Unveiling Multidimensional Insights: Radviz Projection and Feature Importance in Regression
Radviz projection simplifies the representation of multidimensional data onto a 2D plane. In this note, we delve into the computation of Radviz projections and demonstrate their application in uncovering important features in multivariate regression analysis.
Radviz Projection
Consider an $M$-dimensional data point represented as $\bf{x} = [x_1, x_2, \ldots, x_M]$, projected onto a 2D plane as a vector $\mathbf{v}$. The Radviz projection uses a mass-spring model, akin to a mass connected to $M$ anchor points on a circle. These anchor points, $A_1$, $A_2$, $\ldots$, $A_M$, evenly distributed on a circle, correspond to the dimensions of the data. The strength $x_i$ of the $i$-th string connecting the mass to the anchor point $A_i$ determines the position of the mass, settling at the location $\mathbf{v}$. The calculation involves balancing forces across all springs, resulting in the 2D projection (see an illustration in Figure 1 for a four-dimensional data point).
Mathematical Formulation
Let $\mathbf{A}_i$ denote the location of the anchor point $A_i$ on the circle. At equilibrium, the total forces on the mass at the location $\mathbf{v}$ is zero:
\[\sum_{i=1}^{M} (\mathbf{A}_i -\mathbf{v}) x_i = 0. \notag\]This leads to the projection’s location formula:
\[\mathbf{v} = \frac{\sum_{i=1}^M \mathbf{A}_i x_i}{\sum_{i=1}^M x_i}.\label{eqn:radviz}\]The resulting 2D projection location is a weighted average of the anchor points’ positions. Before calculation, variables $x_i$ are scaled to the range $[0, 1]$ to keep the mapped points in a confined region.
An Example
Data Overview
To demonstrate the application of Radviz, we consider a dataset with six columns $x_1$, $x_2$, $x_3$, $x_4$, $x_5$, and $y$. Figure 2 displays the scatter matrix plot of these variables.

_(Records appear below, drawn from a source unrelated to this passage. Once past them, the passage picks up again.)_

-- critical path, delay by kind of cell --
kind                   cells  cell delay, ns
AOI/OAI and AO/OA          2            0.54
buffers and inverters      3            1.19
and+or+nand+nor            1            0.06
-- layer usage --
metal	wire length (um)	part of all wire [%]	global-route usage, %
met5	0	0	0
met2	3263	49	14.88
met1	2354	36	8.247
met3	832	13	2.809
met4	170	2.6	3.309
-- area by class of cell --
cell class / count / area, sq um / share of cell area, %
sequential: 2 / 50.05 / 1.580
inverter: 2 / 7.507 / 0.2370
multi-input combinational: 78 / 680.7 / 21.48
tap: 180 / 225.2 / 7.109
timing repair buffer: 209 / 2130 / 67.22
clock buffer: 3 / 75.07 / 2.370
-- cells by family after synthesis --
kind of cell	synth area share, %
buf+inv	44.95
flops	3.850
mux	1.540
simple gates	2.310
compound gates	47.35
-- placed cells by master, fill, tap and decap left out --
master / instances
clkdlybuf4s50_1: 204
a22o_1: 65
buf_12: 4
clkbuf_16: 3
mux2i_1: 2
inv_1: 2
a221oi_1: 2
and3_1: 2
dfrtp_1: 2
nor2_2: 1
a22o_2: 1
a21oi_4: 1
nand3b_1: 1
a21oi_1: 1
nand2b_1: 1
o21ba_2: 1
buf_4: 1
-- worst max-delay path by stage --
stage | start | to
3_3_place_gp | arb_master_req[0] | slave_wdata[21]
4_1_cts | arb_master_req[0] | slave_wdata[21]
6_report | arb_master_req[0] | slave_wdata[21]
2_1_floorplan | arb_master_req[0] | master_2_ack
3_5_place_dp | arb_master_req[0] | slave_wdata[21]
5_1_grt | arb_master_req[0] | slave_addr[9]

Radviz and Parallel Coordinates Plots
Before constructing a regression model of $y$ on $x_i$, we apply the Radviz projection to $[ x_1, x_2, x_3, x_4, x_5]$ using Equation ($\ref{eqn:radviz}$). The resulting Radviz plot in Figure 3 reveals that the gradient of the $y$ value aligns with the line passing through anchor point $x_3$ and the circle’s center, indicating $x_3$ as a strong influencer. Conversely, anchor points $x_1$ and $x_5$ on the opposite end also show significance. Anchor points $x_2$ and $x_4$ appear less important because they are positioned orthogonal to the $y$ gradient of $y$.

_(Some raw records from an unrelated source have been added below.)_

### config.mk
export PLATFORM = sky130hd
export DESIGN_NAME = pred_update_sched
export DESIGN_NICKNAME = d
export VERILOG_FILES = /design/src/rtl/pred_update_sched.sv
export SDC_FILE = /design/constraint.sdc
export NUM_CORES = 1
export LEC_CHECK = 0
export BUFFER_PORTS_ARGS = -buffer_cell sky130_fd_sc_hd__buf_2
export CAP_MARGIN = 30
export CELL_PAD_IN_SITES_DETAIL_PLACEMENT = 1
export CELL_PAD_IN_SITES_GLOBAL_PLACEMENT = 2
export CORE_MARGIN = 3
export CORE_UTILIZATION = 48
export CTS_CLUSTER_SIZE = 40
export DETAILED_ROUTE_END_ITERATION = 8
export GPL_TIMING_DRIVEN = 1
export PLACE_DENSITY_LB_ADDON = 0.1
export SKIP_CTS_REPAIR_TIMING = 1
export SYNTH_ARGS = -nofsm -noshare
export SYNTH_HDL_FRONTEND = slang
export SYNTH_SLANG_ARGS = --single-unit
### constraint.sdc
create_clock -name clk -period 13.01 [get_ports clk]
set_input_delay 2.602 -clock clk [delete_from_list [all_inputs] [get_ports clk]]
set_output_delay 2.602 -clock clk [all_outputs]
set_load 0.02 [all_outputs]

As a reference, the data is plotted with the parallel coordinates plot in Figure 4, revealing trends but lacking information on the relative importance of variables $x_i$.
Feature Importance in Regression Model
To assess feature importance, linear regression models of $y$ on $x_i$ are constructed for different predictor combinations. The results align with the Radviz findings.
With one predictor, the table below shows that $x_3$ has the best performance, i.e., the lowest mse (mean squared error), AIC, and BIC, and the highest $R^2$. $x_1$ is a close second.
One Predictor
Predictor | mse | AIC | BIC | $R^2$ |
---|---|---|---|---|
$x_3$ | 0.69 | 3607 | 3617 | 0.31 |
$x_1$ | 0.73 | 3689 | 3700 | 0.27 |
$x_2$ | 0.91 | 4001 | 4011 | 0.095 |
$x_4$ | 0.91 | 4002 | 4012 | 0.094 |
$x_5$ | 0.99 | 4140 | 4151 | 0.0039 |
With two predictors, $(x_1, x_5)$ and $(x_1, x_3)$ are the top two combinations.
Two Predictors
Predictors | mse | AIC | BIC | $R^2$ |
---|---|---|---|---|
$x_1$, $x_5$ | 0.63 | 3462 | 3478 | 0.37 |
$x_1$, $x_3$ | 0.65 | 3509 | 3525 | 0.35 |
$x_3$, $x_4$ | 0.65 | 3523 | 3539 | 0.35 |
$x_3$, $x_5$ | 0.68 | 3573 | 3589 | 0.33 |
$x_2$, $x_3$ | 0.68 | 3583 | 3599 | 0.32 |
$x_1$, $x_2$ | 0.69 | 3599 | 3615 | 0.31 |
$x_1$, $x_4$ | 0.70 | 3634 | 3650 | 0.30 |
$x_2$, $x_4$ | 0.72 | 3670 | 3686 | 0.28 |
$x_4$, $x_5$ | 0.90 | 3998 | 4014 | 0.097 |
$x_2$, $x_5$ | 0.91 | 4003 | 4019 | 0.094 |
Three Predictors
With three predictors, $x_1$, $x_3$, and $x_5$ is the best combination.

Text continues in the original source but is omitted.